Usually, you will have some idea of the signal you are going to analyze with the oscilloscope. And you know which parts of the signal are of most interest to you. Autoset may not provide the appropriate presentation of the signal of interest. In those cases, (and when autoset simply fails to display a signal) you will need to set the parameters differently than autoset did during it’s experiments. In other words, autoset may get the signal on the screen but be prepared to set vertical, horizontal, triggering and acquisition values that fit your current real world need.
· Set the vertical values
Use the command ‘CH<x>:SCAle to set the vertical scale (per div value) of the specified channel.
In setting the vertical values, consider the scope’s dynamic range. As you use more of this range, you can take advantage of more accuracy. Thus, use logical volts/division settings. For example, let’s consider the case where you are using the 5-volt square wave probe compensation signal. There are 8 vertical divisions on the screen. If you set the vertical scale to 1 volt/division then the wave will nicely use most of the screen. It will fill 5 of the 8 vertical divisions.
You could use a smaller volts per division scale. However, then you would show fewer pixels of display information for each waveform. The typical approach is to show as much resolution as practical.
· Set the horizontal values
Use the commands ‘HORizontal:RECOrdlength’ to change the record length or ‘HORizontal:MAIn:SAMPLERate to change the rate at which samples are digitized.
For horizontal values, we suggest you set the record length. This sets how many points you can store in a single acquisition. There is a limit. Once your scope reaches the limit, then it can’t store new points without dropping off old ones. Also, the scope acquires the data on all selected channels synchronously.

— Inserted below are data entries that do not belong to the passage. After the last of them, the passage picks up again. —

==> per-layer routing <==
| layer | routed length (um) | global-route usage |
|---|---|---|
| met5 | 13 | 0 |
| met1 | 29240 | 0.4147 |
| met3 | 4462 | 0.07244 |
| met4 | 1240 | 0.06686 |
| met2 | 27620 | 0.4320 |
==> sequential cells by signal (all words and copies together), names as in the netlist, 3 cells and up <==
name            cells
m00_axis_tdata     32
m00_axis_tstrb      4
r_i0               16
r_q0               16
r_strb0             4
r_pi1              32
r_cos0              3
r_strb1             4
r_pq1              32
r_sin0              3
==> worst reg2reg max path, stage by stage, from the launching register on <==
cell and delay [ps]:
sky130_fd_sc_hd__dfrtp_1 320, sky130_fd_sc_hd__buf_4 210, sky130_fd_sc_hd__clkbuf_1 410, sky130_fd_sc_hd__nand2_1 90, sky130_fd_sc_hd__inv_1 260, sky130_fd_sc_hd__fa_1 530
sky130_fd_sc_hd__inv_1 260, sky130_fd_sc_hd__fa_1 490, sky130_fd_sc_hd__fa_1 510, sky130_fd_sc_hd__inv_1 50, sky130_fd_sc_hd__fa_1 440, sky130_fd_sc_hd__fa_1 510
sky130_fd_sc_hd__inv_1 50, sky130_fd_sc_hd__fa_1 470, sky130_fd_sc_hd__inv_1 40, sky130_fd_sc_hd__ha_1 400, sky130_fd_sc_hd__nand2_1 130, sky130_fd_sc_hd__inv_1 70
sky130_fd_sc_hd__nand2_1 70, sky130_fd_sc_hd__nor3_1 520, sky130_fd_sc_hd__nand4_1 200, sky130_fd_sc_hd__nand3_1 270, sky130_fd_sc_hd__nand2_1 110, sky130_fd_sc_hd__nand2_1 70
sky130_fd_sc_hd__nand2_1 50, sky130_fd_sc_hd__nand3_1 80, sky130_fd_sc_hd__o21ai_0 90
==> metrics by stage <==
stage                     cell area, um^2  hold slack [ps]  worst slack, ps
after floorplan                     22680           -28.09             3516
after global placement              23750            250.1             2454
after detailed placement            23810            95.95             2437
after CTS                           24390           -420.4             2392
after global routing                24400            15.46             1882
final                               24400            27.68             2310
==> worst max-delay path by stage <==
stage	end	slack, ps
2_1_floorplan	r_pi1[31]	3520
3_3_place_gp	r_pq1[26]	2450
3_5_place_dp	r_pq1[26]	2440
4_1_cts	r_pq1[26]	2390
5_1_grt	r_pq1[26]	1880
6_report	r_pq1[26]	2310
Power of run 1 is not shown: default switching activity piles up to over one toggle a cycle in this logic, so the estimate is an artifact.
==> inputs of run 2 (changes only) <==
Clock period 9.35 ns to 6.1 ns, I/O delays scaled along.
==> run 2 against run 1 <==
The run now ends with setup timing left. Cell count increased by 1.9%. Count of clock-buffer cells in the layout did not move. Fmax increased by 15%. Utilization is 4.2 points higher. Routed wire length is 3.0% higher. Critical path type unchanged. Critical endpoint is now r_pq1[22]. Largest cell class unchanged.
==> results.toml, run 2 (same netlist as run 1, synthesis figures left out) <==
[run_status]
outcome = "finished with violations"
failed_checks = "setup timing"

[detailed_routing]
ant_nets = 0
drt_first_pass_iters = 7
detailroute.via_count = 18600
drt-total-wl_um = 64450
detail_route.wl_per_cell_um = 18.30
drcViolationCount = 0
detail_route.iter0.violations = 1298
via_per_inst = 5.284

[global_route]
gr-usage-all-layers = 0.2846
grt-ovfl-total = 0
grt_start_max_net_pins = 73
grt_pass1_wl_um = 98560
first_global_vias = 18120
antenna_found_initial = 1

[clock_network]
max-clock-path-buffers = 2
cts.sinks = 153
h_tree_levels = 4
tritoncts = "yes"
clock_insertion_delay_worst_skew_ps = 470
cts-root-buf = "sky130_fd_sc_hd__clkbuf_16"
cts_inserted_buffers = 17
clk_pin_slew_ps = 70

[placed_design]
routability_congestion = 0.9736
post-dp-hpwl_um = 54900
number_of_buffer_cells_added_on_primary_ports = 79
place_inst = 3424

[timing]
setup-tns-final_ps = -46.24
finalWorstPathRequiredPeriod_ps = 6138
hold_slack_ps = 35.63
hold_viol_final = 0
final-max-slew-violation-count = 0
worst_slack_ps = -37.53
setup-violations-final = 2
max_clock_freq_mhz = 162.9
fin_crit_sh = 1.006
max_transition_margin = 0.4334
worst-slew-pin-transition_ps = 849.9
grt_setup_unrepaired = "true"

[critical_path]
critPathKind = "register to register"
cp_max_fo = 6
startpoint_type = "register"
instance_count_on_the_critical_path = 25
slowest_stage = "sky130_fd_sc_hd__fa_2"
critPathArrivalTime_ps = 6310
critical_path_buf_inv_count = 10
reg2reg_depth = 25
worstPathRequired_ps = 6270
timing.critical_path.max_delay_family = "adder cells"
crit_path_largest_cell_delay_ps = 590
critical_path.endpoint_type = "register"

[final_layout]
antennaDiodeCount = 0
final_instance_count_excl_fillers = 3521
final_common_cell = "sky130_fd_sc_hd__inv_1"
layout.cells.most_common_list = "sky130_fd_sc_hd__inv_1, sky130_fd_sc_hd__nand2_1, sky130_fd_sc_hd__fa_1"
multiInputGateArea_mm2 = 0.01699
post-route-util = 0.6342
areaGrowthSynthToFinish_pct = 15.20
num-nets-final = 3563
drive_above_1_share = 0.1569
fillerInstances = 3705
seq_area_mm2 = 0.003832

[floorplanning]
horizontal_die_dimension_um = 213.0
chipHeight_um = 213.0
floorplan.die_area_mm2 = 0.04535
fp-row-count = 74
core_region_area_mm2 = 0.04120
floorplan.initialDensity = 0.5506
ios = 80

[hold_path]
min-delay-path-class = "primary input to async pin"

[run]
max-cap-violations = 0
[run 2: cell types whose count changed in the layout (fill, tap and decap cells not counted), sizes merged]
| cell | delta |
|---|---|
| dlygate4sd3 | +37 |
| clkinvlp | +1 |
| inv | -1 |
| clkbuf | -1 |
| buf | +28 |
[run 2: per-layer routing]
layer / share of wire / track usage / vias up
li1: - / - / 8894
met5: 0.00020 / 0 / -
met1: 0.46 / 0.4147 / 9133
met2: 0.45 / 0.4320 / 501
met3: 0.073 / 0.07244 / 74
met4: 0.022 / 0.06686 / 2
**config.mk**
```make
export PLATFORM = sky130hd
export DESIGN_NAME = color_sequence_display
export DESIGN_NICKNAME = d
export VERILOG_FILES = /design/src/rtl/color_sequence_display.sv
export SDC_FILE = /design/constraint.sdc
export NUM_CORES = 1
export LEC_CHECK = 0
export BUFFER_PORTS_ARGS = -buffer_cell sky130_fd_sc_hd__buf_2
export CORE_UTILIZATION = 57
export DETAILED_ROUTE_END_ITERATION = 12
export GPL_TIMING_DRIVEN = 1
export HOLD_SLACK_MARGIN = 0.08
export MAX_ROUTING_LAYER = met4
export PLACE_DENSITY_LB_ADDON = 0.2
export SLEW_MARGIN = 20
export SYNTH_ARGS = -nofsm -noshare
export SYNTH_HDL_FRONTEND = slang
export SYNTH_SLANG_ARGS = --single-unit
```
**constraint.sdc**
```tcl
create_clock -name clk -period 3.8 [get_ports clk]
set_input_delay 0.19 -clock clk [delete_from_list [all_inputs] [get_ports clk]]
set_output_delay 0.19 -clock clk [all_outputs]
set_load 0.02 [all_outputs]
```
**src/rtl/color_sequence_display.sv**
```systemverilog
// Colour LED sequencer: shows each accepted colour for ON_CYCLES, then a dark gap of OFF_CYCLES, then pulses show_done.
// Optional buzzer tone output enabled by defining COLOR_DISPLAY_TONE_EN.
module color_sequence_display #(
  parameter int unsigned ON_CYCLES     = 25_000_000,
  parameter int unsigned OFF_CYCLES    = 12_500_000
`ifdef COLOR_DISPLAY_TONE_EN
  , parameter int unsigned TONE_DIV_BASE = 25_000
`endif
) (
  input  logic       clk,
  input  logic       rst_n,
  input  logic [1:0] color_in,
  input  logic       color_valid,
  output logic       color_ready,
  input  logic       flush,
  output logic       led_green,
  output logic       led_red,
  output logic       led_blue,
  output logic       led_yellow,
  output logic       busy,
  output logic       show_done
`ifdef COLOR_DISPLAY_TONE_EN
  , output logic     tone_out
`endif
);

  localparam int unsigned MAX_CYC = (ON_CYCLES > OFF_CYCLES) ? ON_CYCLES : OFF_CYCLES;
  localparam int unsigned CNT_W   = $clog2(MAX_CYC + 1);

  typedef enum logic [1:0] {IDLE, ON, GAP} state_t;

  state_t           state, state_nxt;
  logic [CNT_W-1:0] cnt, cnt_nxt;
  logic [1:0]       color_q, color_nxt;
  logic [3:0]       leds_q, leds_nxt;
  logic             done_q, done_nxt;
  logic             hs;

`ifdef COLOR_DISPLAY_TONE_EN
  localparam int unsigned TONE_W = $clog2(TONE_DIV_BASE * 4);
  localparam logic [TONE_W-1:0] HALF0 = TONE_W'(TONE_DIV_BASE * 1 - 1);
  localparam logic [TONE_W-1:0] HALF1 = TONE_W'(TONE_DIV_BASE * 2 - 1);
  localparam logic [TONE_W-1:0] HALF2 = TONE_W'(TONE_DIV_BASE * 3 - 1);
  localparam logic [TONE_W-1:0] HALF3 = TONE_W'(TONE_DIV_BASE * 4 - 1);

  logic [TONE_W-1:0] tone_cnt, tone_cnt_nxt, tone_half_m1;
  logic              tone_q, tone_nxt;

  // Lower colour code -> shorter half-period -> higher pitch.
  always_comb begin
    tone_half_m1 = HALF0;
    case (color_q)
      2'd0:    tone_half_m1 = HALF0;
      2'd1:    tone_half_m1 = HALF1;
      2'd2:    tone_half_m1 = HALF2;
      default: tone_half_m1 = HALF3;
    endcase
  end

  assign tone_out = tone_q;
`endif

  function automatic logic [3:0] onehot(input logic [1:0] c);
    return 4'(1) << c;
  endfunction

  assign color_ready = (state == IDLE) && !flush;
  assign hs          = color_valid && color_ready;
  assign busy        = (state != IDLE);
  assign led_green   = leds_q[0];
  assign led_red     = leds_q[1];
  assign led_blue    = leds_q[2];
  assign led_yellow  = leds_q[3];
  assign show_done   = done_q;

  always_ff @(posedge clk or negedge rst_n) begin
    if (!rst_n) begin
      state    <= IDLE;
      cnt      <= '0;
      color_q  <= '0;
      leds_q   <= '0;
      done_q   <= 1'b0;
`ifdef COLOR_DISPLAY_TONE_EN
      tone_cnt <= '0;
      tone_q   <= 1'b0;
`endif
    end else begin
      state    <= state_nxt;
      cnt      <= cnt_nxt;
      color_q  <= color_nxt;
      leds_q   <= leds_nxt;
      done_q   <= done_nxt;
`ifdef COLOR_DISPLAY_TONE_EN
      tone_cnt <= tone_cnt_nxt;
      tone_q   <= tone_nxt;
`endif
    end
  end

  always_comb begin
    state_nxt    = state;
    cnt_nxt      = cnt;
    color_nxt    = color_q;
    leds_nxt     = leds_q;
    done_nxt     = 1'b0;
`ifdef COLOR_DISPLAY_TONE_EN
    tone_cnt_nxt = tone_cnt;
    tone_nxt     = 1'b0;
`endif
    case (state)
      IDLE: begin
        leds_nxt = '0;
        if (hs) begin
          state_nxt = ON;
          cnt_nxt   = CNT_W'(ON_CYCLES - 1);
          color_nxt = color_in;
          leds_nxt  = onehot(color_in);
`ifdef COLOR_DISPLAY_TONE_EN
          tone_cnt_nxt = '0;
`endif
        end
      end
      ON: begin
        if (cnt == '0) begin
          state_nxt = GAP;
          cnt_nxt   = CNT_W'(OFF_CYCLES - 1);
          leds_nxt  = '0;
        end else begin
          cnt_nxt  = cnt - CNT_W'(1);
          leds_nxt = onehot(color_q);
`ifdef COLOR_DISPLAY_TONE_EN
          if (tone_cnt == tone_half_m1) begin
            tone_nxt     = ~tone_q;
            tone_cnt_nxt = '0;
          end else begin
            tone_nxt     = tone_q;
            tone_cnt_nxt = tone_cnt + TONE_W'(1);
          end
`endif
        end
      end
      GAP: begin
        leds_nxt = '0;
        if (cnt == '0) begin
          state_nxt = IDLE;
          done_nxt  = 1'b1;
        end else begin
          cnt_nxt = cnt - CNT_W'(1);
        end
      end
      default: begin
        state_nxt = IDLE;
        cnt_nxt   = '0;
        leds_nxt  = '0;
      end
    endcase
    // Abort wins over everything, including a pending completion pulse.
    if (flush) begin
      state_nxt = IDLE;
      cnt_nxt   = '0;
      leds_nxt  = '0;
      done_nxt  = 1'b0;
`ifdef COLOR_DISPLAY_TONE_EN
      tone_nxt     = 1'b0;
      tone_cnt_nxt = '0;
`endif
    end
  end

endmodule

```
Yosys cells after proc, flatten, opt, wreduce, memory -nomap -nowiden
Cells that the tools add are included.
{"block": "totals", "regBits": 34, "in_bits": 6, "out_inout_bits": 7}
{"block": "op_classes", "add_sub_neg": 1, "eq_ne": 6, "n_shift": 2, "muxes": 17, "reduce_logical": 9}
{"operator": "25-bit 2-to-1 mux", "n": 4}
{"operator": "25-bit one-hot mux with 3 select lines", "n": 1}
{"operator": "25-bit logical NOT", "n": 1}
{"operator": "25-bit by 1-bit subtractor with 25-bit output, second input constant", "n": 1}
{"operator": "4-bit 2-to-1 mux", "n": 3}
{"operator": "3-bit inequality test, second input constant", "n": 4}
{"operator": "2-bit 2-to-1 mux", "n": 4}
{"operator": "4-bit one-hot mux with 2 select lines", "n": 1}
{"operator": "1-bit by 2-bit left shift with 4-bit output, first input constant", "n": 2}
{"operator": "2-bit one-hot mux with 3 select lines", "n": 1}
{"operator": "2-bit AND reduction", "n": 2}
{"operator": "1-bit 2-to-1 mux", "n": 3}
{"operator": "3-bit AND reduction", "n": 1}
{"operator": "2-bit by 1-bit == test with 1-bit output, second input constant", "n": 1}
{"operator": "2-bit == test, second input constant", "n": 1}
{"operator": "1-bit logical AND", "n": 2}
{"operator": "2-bit logical NOT", "n": 1}
{"operator": "2-bit nonzero test", "n": 1}
{"operator": "1-bit logical NOT", "n": 1}

Logic depth before layout (Yosys ltp)
{"block": "depth", "word_depth": 6, "depth_mapped": 9, "ltp_nobuf": 8}

Worst setup path before layout
No wires, ideal clock.
{"block": "synth_timing", "path_kind": "reg2reg", "start": "reg cnt[0]", "end": "reg cnt[4]", "setup_time_ps": 121, "arrival_ps": 1978, "required_time_ps": 3679, "slack_ps": 1701, "path_stages_with_launch": 10, "n_path_buf": 1, "path_cell_list": "dfrtp_1 > inv_1 > ha_1 > nor3b_2 > nand3_2 > or2_1 > buf_6 > a21oi_4 > nor2_1 > a22o_1"}
{"block": "synth_via", "elab_chain_len": 4, "elab_cells_between_ends": 8, "classes_between": "1 x add/sub; 1 x eq/ne; 4 x mux; 2 x reduce/logical"}
{"element": "start, declared", "line_no": "33", "rtl": "logic [CNT_W-1:0] cnt, cnt_nxt;"}
{"element": "start signal, assigned", "line_no": "89", "rtl": "cnt <= cnt_nxt;"}
{"element": "25-bit by 1-bit subtractor with 25-bit output / 25-bit logical NOT (equally long branches)"}
{"element": "25-bit 2-to-1 mux, on equally long branches", "line_no": "144, 124"}
{"element": "25-bit one-hot mux with 3 select lines", "line_no": "110", "rtl": "case (state)"}
{"element": "25-bit 2-to-1 mux", "line_no": "158", "rtl": "if (flush) begin"}
Parallel ways exist; a longest one is shown, timed or not. The select of a mux whose other input is x is not followed.
A chain may end at the register's enable or synchronous reset.

Worst setup path after layout
{"block": "layout_timing", "start": "reg cnt[0]", "end": "reg cnt[16]"}
The elaborated chain is that of the path after synthesis.

==> results_dict.tcl <==
set metrics [dict create \
    swShare_pct 34.1 \
    synthTopCellsByCount "dfrtp_1 (34), nor2_1 (30), nand2_1 (20)" \
    insertion_delay_ps 340 \
    yosysTopAreaCell "dfrtp_1" \
    final-seq-area_sq_um 851 \
    relSlewSlack_pct 37.7 \
    crit_fanout 13 \
    worstHoldPathType "input pin to flop" \
    boundaryPins 13 \
    grtUsageTotal_pct 29.7 \
    clock-root-buffer "clkbuf_4" \
    gp_congestion 0.906 \
    numClockSinks 34 \
    p_comb_share_pct 22.8 \
    drc 0 \
    hold_viol 0 \
    critPathCaptureType "flop" \
    cp_slowest_cell "a21oi_1" \
    critPathArrivalTime_ps 2840 \
    h-tree-depth 2 \
    wl_per_cell_um 17.5 \
    ys_seq_area_share_pct 40.7 \
    vias_per_cell 6.76 \
    drv_cap 0 \
    startpoint "cnt[0]$_DFFE_PN0P_" \
    path_cells "inv_1 -> ha_1 -> nor3b_2 -> nand3_2 -> nor2_2 -> a21oi_1 -> o21ai_0 -> a221o_1" \
    n_antenna_cell 0 \
    design_area_sq_um 2230 \
    r2r-start "cnt[0]$_DFFE_PN0P_" \
    initial_core_util_pct 61.2 \
    slew_violations 0 \
    p_clk_share_pct 24.1 \
    clock.fmax_mhz 384 \
    routed_wl_um 5210 \
    setup_viol 0 \
    p_int_w 0.000551 \
    fin_crit_sh_pct 68.6 \
    drive_above_1_share_pct 12.4 \
    antenna_found_initial 0 \
    synth_ff_type "dfrtp_1" \
    multi_input_area_sq_um 1180 \
    clock_skew_ps 6.06 \
    port_buffers 12 \
    die_h_um 62.6 \
    ant_nets 0 \
    core_area_sq_um 3420 \
    die_x_um 62.6 \
    synth-async-reset-ratio_pct 100 \
    rows 21 \
    synth_nets 248 \
    leakage_nw 0.964 \
    grt.overflow.total 0 \
    power_frac_seq_pct 53.1 \
    status "finished clean" \
    path_buf_inv 1 \
    netlist.area_leader.share_pct 40.7 \
    cts_setup_buffers 0 \
    synth_warnings 0 \
    path_clk_slew_ps 100 \
    switchingPower_w 0.000285 \
    tns_ps 0 \
    synth_area_leaders "dfrtp_1 (41%), nor2_1 (5.4%), o21ai_0 (4.5%), a21oi_1 (3.8%), a22o_1 (3.8%)" \
    synth_edf_count 0 \
    post-synth-top-count-cell "dfrtp_1" \
    dieArea_sq_um 3920 \
    final_util_pct 65.2 \
    grt_pass1_vias 1865 \
    cp_data_required_time_ps 4030 \
    startpoint_type "flop" \
    synth_cell_types 50 \
    hpwl_um 3630 \
    syn_avg_cell_area_sq_um 8.68 \
    hp-start "color_in[0]" \
    grt_pass1_wl_um 8840 \
    path_class "flop to flop" \
    syn_inst 241 \
    synthesis.area_sq_um 2090 \
    fin_nets 259 \
    n_fill_cell 300 \
    clock_path_buffers 2 \
    synth_seq_cells 34 \
    vias 2009 \
    place_area_sq_um 2170 \
    rsz0062_at_grt "no" \
    drtIter0Drc 258 \
    critPathTopFamily "compound AO/OA/AOI/OAI gates" \
    grt_max_degree 35 \
    worst_pin_slew_ps 927 \
    cts_buffers 5 \
    vdd.ir_drop.worst_uv 213 \
    min_period_ps 2610 \
    firstDrtPassIters 6 \
    power_density_nw_per_um2 375 \
    ctsResizeCount 0 \
    max_stage_delay_ps 740 \
    syn_to_final_growth_pct 6.46 \
    finalPower_w 0.000836 \
    cts_tree "yes" \
]
-- registers in the layout, indices dropped and copies added, names as in the netlist --
| name | cells |
|---|---|
| show_done | 1 |
| color_q | 2 |
| leds_q | 4 |
| cnt | 25 |
| state | 2 |
-- power groups by stage --
stage / clock network (W) / registers (W) / logic [W]
2_1_floorplan: 0 / 0.000438 / 0.000140
3_3_place_gp: 0 / 0.000448 / 0.000186
3_5_place_dp: 0 / 0.000448 / 0.000186
4_1_cts: 0.000202 / 0.000441 / 0.000189
5_1_grt: 0.000217 / 0.000448 / 0.000211
6_report: 0.000201 / 0.000443 / 0.000191
-- routing by layer --
| metal | track usage, % | wire, um |
|---|---|---|
| met2 | 43.1 | 2280 |
| met3 | 7.85 | 479 |
| met1 | 39.2 | 2270 |
| met4 | 12.5 | 182 |
| met5 | - | 0 |
-- layout make-up --
class	count	share of cell area (%)
tap	46	2.58
clock buffer	6	2.30
sequential	34	38.2
timing repair buffer	13	3.15
multi-input combinational	193	52.9
inverter	5	0.843
-- what timing repair did --
action                     4_1_cts  5_1_grt
setup endpoints to repair        0        0
hold buffers                     1        0
hold endpoints to repair        34        0
-- kinds of logic after synthesis --
logic type | share of synthesized area [%]
and+or+nand+nor | 28.6
AOI/OAI and AO/OA | 26.7
DFF | 40.7
buffers and inverters | 2.99
xor gates and xnor gates | 0.419
adders and majority gates | 0.598
-- final timing paths --
| path | to | slack [ps] | depth (start not counted) |
|---|---|---|---|
| worst max-delay path | cnt[16]$_DFFE_PN0P_ | 1190 | 8 |
| worst min-delay path | leds_q[0]$_DFF_PN0_ | 90 | 2 |
| worst max register to register | cnt[16]$_DFFE_PN0P_ | 1190 | 8 |
| worst min register to register | leds_q[0]$_DFF_PN0_ | 520 | 1 |
| max in group asynchronous | cnt[19]$_DFFE_PN0P_ | 2870 | 2 |
| min in group asynchronous | cnt[6]$_DFFE_PN0P_ | 440 | 2 |
-- metrics by stage --
step,setup WS (ps),std cells,hold slack [ps]
after floorplan,1700,241,-106
after global placement,1360,290,296
after detailed placement,1280,290,299
after CTS,1250,297,84.9
after global routing,1020,297,98.2
final,1190,297,89.3
-- layout by cell type (no fill, tap or decap), types with 2 or more instances in the layout --
master / instances
or4_1: 2
o31ai_1: 9
nand3_2: 2
nand2_1: 20
nand2b_1: 6
o2bb2ai_1: 2
o22ai_1: 2
a221o_1: 3
nor4_4: 2
buf_2: 12
or2_2: 3
nand3b_1: 2
a22o_1: 9
nand3_1: 8
a21oi_1: 16
a21o_1: 3
a211o_1: 2
nor2_1: 30
nor3_1: 14
dfrtp_1: 34
o22a_1: 2
clkbuf_4: 5
or3_1: 4
a31oi_1: 2
o41ai_1: 4
nor4_1: 3
nand4_1: 4
o21ai_0: 19
inv_1: 5
Note: power is estimated with default switching activity, not from simulation.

Again consider the case where you are using the probe compensation signal. It has a 1k Hz square wave signal. There are 10 horizontal divisions on the screen. If you show two complete waveform cycles that would be 2 milliseconds of data. Since there are 10 divisions across the screen, each division should have
2 milliseconds / 10 divisions = 200 microseconds/division.
You could use a smaller time per division scale, however, then you would show fewer pixels of display information for each waveform. As with the vertical values, the typical approach is to show as much resolution as practical.
· Set the trigger values
Set the trigger type and level. You use the appropriate ‘TRIGger’ command to get the job done the way you want it. Using this command, the trigger can be set to occur on: a rising or falling edge, on a level, on a logic pattern, on a pulse width etc. You would also select video triggering and then choose between fields, lines or a specific line number.
· Set the acquisition mode
Use the ‘ACQuire’ commands to get the acquisition required for your application.
There are different acquisition modes, such as sample, peak-to-peak, and high resolution. In choosing the mode to use in your program, consider the trade-off between effective resolution of your waveform data and the time it takes to transfer that data from your scope to your remote computer.
For example, the sample mode stores each point of data in a single byte and thus is relatively fast to transfer, but with the limitation of 256 levels of resolution. In contrast, the high resolution mode uses multiple bytes and provides up to 14 bits of resolution. You can capture and see more detail, but the cost is that your program will require more time to transfer a high resolution waveform than a sample mode one from the scope to a PC.
Understand the difference between equivalent time and real time acquisition. Equivalent time waveforms are the sum of many triggers. Real time is the result of a single trigger.